> [Problem statement] Only the lines below starting at the one that contains "3360 um (+6.8%) |" and ending at the one that contains "hold | 0 (unchanged) |" are to be reproduced, exactly and with both ends kept.

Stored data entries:

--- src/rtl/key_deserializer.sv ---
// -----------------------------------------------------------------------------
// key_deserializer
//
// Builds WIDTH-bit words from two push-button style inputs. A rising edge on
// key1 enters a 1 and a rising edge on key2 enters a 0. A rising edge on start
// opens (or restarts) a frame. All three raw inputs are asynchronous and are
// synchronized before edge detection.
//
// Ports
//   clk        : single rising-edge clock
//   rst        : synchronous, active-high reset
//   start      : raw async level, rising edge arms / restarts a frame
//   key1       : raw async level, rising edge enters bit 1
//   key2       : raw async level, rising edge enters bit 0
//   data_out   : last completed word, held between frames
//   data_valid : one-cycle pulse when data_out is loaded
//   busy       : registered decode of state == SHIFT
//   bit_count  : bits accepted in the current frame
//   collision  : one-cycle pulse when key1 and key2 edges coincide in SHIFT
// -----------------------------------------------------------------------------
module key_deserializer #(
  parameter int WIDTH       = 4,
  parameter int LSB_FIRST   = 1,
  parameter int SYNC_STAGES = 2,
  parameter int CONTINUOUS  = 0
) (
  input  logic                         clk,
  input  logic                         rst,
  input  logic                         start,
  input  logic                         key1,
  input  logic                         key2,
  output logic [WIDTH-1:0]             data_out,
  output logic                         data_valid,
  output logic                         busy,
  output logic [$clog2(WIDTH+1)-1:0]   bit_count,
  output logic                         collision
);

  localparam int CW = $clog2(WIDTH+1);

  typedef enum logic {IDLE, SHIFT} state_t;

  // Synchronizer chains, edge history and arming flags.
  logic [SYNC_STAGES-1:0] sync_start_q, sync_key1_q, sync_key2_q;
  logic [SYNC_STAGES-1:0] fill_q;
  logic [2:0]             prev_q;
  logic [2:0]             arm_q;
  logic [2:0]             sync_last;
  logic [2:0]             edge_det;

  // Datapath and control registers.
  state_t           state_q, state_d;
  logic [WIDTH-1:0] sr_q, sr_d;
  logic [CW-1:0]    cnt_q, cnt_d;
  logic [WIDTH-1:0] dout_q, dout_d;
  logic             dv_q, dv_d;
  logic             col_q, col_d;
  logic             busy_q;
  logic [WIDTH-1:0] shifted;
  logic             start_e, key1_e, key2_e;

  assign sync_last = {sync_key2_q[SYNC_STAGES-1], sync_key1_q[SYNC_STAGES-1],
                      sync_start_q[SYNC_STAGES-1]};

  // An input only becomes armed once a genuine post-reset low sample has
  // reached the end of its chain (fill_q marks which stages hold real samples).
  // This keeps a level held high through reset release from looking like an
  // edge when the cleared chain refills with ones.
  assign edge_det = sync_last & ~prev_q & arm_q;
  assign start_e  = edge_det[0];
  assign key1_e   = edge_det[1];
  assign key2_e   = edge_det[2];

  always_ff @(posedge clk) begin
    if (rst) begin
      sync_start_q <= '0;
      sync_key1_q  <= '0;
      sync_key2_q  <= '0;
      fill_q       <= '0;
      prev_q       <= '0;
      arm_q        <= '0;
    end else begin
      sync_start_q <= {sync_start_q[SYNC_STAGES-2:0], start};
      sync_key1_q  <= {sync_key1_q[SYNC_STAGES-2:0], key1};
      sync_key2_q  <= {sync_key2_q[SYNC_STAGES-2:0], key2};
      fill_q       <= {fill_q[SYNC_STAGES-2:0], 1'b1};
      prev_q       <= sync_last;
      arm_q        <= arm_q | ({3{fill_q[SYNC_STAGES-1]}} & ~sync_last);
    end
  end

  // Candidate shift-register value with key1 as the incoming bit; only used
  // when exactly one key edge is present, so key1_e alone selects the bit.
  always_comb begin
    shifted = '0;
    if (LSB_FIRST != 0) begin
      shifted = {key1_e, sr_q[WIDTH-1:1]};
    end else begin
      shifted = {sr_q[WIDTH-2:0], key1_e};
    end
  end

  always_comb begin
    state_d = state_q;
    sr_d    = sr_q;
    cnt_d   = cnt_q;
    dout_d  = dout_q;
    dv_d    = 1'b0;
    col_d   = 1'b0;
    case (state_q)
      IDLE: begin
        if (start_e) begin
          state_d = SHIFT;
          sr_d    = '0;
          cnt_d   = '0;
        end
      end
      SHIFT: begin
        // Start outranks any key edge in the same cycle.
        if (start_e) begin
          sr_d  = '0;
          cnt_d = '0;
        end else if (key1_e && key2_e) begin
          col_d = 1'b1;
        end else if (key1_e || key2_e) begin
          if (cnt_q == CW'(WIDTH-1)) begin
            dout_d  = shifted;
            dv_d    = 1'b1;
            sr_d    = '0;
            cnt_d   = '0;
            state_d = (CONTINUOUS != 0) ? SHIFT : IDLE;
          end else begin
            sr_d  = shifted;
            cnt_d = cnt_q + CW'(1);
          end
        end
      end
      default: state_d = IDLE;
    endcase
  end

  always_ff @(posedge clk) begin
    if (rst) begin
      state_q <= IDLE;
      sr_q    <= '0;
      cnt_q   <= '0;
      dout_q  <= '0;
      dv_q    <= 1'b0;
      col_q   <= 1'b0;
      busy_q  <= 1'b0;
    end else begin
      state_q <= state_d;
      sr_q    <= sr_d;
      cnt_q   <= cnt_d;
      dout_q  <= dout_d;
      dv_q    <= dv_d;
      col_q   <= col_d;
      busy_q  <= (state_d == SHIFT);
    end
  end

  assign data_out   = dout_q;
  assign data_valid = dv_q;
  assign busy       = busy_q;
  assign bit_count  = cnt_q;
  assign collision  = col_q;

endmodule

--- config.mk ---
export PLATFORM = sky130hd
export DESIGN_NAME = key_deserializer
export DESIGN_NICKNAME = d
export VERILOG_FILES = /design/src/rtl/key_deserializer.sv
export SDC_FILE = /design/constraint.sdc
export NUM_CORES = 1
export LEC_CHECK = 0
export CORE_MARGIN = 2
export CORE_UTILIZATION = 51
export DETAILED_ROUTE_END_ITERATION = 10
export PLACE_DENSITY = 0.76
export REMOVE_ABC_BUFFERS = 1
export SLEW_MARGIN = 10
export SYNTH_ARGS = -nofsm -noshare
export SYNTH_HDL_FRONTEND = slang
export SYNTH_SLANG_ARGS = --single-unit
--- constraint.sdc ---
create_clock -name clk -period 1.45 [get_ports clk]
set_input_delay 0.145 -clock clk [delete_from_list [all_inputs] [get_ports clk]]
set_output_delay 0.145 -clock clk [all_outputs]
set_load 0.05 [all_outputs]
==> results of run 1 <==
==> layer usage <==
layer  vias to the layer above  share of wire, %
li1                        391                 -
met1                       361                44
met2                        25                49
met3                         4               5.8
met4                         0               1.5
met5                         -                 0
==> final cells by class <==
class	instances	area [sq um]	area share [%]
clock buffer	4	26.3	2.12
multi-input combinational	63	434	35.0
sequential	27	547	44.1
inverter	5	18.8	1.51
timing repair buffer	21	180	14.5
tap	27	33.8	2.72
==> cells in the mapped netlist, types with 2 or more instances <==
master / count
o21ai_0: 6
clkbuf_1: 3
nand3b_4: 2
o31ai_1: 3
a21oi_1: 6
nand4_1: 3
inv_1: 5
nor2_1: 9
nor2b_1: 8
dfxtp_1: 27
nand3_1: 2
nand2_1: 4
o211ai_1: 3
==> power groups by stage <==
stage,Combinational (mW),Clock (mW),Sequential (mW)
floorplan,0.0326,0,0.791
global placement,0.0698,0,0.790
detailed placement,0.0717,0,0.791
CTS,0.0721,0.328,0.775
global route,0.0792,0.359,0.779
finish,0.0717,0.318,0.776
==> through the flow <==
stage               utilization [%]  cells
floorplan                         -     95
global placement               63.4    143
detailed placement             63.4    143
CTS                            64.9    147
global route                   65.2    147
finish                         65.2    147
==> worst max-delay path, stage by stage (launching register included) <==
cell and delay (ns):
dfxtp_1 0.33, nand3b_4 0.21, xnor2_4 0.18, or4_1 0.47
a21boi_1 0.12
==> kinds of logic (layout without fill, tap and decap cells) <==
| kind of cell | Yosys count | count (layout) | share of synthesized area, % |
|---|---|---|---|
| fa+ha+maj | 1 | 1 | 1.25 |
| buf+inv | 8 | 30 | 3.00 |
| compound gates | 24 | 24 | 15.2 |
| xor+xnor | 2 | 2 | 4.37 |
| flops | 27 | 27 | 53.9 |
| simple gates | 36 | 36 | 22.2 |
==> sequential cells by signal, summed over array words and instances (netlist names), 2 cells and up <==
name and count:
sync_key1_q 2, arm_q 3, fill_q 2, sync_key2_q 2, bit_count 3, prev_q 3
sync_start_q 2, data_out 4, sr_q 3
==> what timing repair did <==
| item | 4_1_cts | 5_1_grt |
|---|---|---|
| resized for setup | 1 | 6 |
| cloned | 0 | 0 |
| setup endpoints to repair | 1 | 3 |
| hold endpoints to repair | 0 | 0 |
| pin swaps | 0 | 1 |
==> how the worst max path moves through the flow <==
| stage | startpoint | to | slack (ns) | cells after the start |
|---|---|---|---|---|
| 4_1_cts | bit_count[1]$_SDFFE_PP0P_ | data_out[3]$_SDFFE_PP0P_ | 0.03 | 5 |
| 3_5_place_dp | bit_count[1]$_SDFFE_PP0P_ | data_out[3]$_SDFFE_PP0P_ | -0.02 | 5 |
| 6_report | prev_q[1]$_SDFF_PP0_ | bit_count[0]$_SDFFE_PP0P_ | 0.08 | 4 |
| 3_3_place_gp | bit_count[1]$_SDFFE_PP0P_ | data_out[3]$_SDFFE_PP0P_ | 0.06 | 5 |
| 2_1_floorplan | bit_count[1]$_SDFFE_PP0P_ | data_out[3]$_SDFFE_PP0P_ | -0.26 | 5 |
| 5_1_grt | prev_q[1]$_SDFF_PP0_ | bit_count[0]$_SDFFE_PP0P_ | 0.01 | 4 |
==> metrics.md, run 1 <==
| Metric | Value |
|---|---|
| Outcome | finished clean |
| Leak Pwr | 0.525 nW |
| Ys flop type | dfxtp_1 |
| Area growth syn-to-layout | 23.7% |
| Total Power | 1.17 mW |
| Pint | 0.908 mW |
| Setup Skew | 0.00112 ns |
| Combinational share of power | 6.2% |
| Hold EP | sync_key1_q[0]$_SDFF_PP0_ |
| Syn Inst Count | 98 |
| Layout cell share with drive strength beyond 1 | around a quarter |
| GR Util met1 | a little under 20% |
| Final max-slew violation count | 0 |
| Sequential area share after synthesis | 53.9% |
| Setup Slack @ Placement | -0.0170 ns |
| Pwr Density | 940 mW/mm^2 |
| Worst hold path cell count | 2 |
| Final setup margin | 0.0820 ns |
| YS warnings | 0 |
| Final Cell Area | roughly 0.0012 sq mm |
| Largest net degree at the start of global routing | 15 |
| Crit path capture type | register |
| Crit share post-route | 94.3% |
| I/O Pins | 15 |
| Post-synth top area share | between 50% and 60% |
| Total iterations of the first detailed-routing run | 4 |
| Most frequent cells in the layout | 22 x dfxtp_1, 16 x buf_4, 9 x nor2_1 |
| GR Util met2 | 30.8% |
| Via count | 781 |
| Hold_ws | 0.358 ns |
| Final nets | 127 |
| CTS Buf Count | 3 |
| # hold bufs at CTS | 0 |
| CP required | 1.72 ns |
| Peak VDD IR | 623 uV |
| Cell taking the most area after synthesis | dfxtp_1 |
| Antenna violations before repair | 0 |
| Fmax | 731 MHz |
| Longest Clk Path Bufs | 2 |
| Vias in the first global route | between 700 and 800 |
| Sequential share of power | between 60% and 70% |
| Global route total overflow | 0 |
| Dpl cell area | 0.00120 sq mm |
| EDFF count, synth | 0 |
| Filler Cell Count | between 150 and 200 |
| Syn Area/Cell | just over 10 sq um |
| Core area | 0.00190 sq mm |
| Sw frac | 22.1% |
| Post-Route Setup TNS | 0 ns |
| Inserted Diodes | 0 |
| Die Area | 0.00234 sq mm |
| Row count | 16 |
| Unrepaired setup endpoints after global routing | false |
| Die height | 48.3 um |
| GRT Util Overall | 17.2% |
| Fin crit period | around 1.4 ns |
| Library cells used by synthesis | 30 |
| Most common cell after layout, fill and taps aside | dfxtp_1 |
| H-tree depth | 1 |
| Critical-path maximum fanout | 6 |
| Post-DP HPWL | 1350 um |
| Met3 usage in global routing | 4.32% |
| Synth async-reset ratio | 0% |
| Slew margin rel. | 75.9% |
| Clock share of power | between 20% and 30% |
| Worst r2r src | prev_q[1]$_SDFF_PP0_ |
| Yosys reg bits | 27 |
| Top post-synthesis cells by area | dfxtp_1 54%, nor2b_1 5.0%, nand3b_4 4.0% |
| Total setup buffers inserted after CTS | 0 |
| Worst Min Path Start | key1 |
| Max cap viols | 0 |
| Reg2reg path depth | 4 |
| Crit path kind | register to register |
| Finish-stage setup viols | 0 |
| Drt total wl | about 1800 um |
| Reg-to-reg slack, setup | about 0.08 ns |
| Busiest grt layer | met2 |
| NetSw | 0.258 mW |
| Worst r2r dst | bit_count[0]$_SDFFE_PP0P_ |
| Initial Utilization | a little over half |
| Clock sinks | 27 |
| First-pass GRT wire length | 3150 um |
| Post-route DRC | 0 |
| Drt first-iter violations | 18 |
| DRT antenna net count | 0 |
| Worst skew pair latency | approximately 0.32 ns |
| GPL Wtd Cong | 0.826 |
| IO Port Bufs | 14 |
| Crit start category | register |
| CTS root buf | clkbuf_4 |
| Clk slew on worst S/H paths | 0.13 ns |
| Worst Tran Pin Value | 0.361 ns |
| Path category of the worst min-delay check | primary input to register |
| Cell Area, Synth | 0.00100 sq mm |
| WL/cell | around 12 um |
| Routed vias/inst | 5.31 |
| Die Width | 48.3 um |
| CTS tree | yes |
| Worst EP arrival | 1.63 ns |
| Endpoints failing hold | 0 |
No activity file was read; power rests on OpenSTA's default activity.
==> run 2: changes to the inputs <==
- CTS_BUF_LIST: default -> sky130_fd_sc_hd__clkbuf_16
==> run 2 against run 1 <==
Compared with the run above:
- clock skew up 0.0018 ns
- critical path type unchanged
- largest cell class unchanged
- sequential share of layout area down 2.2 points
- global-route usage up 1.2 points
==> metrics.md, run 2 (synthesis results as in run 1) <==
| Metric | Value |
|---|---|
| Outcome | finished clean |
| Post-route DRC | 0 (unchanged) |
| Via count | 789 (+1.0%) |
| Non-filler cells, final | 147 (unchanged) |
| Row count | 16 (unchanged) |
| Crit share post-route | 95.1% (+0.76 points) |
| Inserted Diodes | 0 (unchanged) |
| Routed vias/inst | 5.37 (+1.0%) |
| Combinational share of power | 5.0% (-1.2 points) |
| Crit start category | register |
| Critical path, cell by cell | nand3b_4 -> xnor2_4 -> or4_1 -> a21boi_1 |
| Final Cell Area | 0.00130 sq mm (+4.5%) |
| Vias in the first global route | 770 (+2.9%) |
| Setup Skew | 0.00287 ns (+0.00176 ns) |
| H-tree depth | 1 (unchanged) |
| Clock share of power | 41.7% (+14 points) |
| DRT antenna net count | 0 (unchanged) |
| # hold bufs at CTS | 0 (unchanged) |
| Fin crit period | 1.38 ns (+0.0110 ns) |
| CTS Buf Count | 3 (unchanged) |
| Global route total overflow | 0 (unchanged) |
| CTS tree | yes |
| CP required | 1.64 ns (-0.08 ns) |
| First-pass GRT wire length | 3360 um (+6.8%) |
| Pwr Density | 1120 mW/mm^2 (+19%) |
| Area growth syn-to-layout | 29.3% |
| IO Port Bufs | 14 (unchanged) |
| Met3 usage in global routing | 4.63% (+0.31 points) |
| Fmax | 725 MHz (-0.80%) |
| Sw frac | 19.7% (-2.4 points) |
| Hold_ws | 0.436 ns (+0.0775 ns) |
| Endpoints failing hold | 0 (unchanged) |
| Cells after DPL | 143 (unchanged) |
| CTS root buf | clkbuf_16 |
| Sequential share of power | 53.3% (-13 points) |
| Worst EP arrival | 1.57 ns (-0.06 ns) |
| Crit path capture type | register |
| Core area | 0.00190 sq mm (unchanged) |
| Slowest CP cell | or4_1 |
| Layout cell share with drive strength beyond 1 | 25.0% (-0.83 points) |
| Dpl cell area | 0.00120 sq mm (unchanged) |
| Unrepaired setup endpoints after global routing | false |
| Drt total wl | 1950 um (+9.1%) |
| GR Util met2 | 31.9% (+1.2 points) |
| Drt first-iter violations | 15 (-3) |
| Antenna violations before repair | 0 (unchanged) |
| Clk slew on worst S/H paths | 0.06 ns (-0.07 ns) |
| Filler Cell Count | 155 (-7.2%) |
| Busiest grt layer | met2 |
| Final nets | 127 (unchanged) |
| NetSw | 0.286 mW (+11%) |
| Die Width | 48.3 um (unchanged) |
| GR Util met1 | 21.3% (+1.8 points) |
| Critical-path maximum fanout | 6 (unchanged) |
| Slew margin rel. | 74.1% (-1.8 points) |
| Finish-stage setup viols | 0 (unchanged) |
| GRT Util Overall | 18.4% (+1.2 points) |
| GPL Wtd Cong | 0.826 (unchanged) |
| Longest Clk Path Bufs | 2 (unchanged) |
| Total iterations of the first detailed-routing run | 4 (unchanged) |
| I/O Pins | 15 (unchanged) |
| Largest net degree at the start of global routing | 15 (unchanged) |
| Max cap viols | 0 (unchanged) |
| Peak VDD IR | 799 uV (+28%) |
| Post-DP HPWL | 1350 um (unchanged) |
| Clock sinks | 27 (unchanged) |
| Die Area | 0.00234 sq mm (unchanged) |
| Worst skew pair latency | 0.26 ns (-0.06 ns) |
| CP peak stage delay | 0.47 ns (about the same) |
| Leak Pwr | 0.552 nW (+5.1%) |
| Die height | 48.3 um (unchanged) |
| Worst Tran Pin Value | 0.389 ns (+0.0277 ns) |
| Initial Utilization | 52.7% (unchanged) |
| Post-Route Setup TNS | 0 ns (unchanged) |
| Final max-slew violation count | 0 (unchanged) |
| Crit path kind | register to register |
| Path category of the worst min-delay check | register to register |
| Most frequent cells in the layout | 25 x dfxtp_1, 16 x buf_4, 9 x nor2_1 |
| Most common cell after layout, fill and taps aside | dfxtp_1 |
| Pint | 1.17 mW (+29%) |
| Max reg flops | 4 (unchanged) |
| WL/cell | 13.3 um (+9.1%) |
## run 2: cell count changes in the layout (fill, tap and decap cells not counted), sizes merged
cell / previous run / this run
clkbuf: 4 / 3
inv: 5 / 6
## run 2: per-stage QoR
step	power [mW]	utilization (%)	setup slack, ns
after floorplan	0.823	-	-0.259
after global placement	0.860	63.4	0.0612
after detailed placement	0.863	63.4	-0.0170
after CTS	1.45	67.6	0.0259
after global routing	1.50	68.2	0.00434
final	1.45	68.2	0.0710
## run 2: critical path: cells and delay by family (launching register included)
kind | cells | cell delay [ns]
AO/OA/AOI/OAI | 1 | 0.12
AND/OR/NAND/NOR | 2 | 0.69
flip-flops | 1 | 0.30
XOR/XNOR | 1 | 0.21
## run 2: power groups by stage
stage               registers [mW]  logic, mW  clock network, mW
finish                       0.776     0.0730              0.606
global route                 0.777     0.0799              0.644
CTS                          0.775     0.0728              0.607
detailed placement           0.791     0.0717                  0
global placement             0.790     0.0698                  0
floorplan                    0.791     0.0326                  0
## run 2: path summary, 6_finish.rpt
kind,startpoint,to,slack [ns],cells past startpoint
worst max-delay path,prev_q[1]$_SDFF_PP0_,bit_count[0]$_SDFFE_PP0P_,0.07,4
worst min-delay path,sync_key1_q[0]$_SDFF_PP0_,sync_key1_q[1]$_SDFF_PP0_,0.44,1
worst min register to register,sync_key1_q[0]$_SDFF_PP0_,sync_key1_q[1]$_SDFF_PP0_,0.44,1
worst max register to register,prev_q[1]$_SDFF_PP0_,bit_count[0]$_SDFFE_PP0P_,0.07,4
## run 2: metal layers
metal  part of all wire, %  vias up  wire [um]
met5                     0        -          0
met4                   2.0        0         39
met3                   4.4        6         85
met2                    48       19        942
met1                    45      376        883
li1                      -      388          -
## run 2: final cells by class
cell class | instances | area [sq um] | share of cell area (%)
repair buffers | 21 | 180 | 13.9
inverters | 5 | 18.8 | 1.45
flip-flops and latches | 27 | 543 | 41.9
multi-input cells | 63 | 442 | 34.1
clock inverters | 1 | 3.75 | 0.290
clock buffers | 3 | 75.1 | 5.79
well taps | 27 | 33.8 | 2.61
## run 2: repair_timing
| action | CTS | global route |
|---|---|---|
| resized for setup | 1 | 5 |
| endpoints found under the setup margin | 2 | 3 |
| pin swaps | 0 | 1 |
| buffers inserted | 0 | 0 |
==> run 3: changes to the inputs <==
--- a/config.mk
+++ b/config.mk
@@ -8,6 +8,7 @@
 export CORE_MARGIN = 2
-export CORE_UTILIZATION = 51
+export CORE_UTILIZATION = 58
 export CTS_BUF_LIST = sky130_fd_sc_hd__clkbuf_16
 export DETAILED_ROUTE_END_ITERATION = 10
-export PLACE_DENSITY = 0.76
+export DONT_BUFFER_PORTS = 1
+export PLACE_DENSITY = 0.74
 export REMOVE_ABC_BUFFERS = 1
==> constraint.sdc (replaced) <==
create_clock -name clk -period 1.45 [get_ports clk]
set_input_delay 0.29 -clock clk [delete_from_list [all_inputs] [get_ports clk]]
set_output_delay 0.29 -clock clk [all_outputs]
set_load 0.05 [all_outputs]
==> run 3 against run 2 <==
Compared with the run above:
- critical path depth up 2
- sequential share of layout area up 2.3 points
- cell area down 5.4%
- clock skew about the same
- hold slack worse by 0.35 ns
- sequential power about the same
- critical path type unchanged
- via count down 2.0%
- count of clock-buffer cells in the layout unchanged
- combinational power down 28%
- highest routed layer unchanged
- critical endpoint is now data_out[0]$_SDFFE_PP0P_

> [Result for this task]
| First-pass GRT wire length | 3360 um (+6.8%) |
| Pwr Density | 1120 mW/mm^2 (+19%) |
| Area growth syn-to-layout | 29.3% |
| IO Port Bufs | 14 (unchanged) |
| Met3 usage in global routing | 4.63% (+0.31 points) |
| Fmax | 725 MHz (-0.80%) |
| Sw frac | 19.7% (-2.4 points) |
| Hold_ws | 0.436 ns (+0.0775 ns) |
| Endpoints failing hold | 0 (unchanged) |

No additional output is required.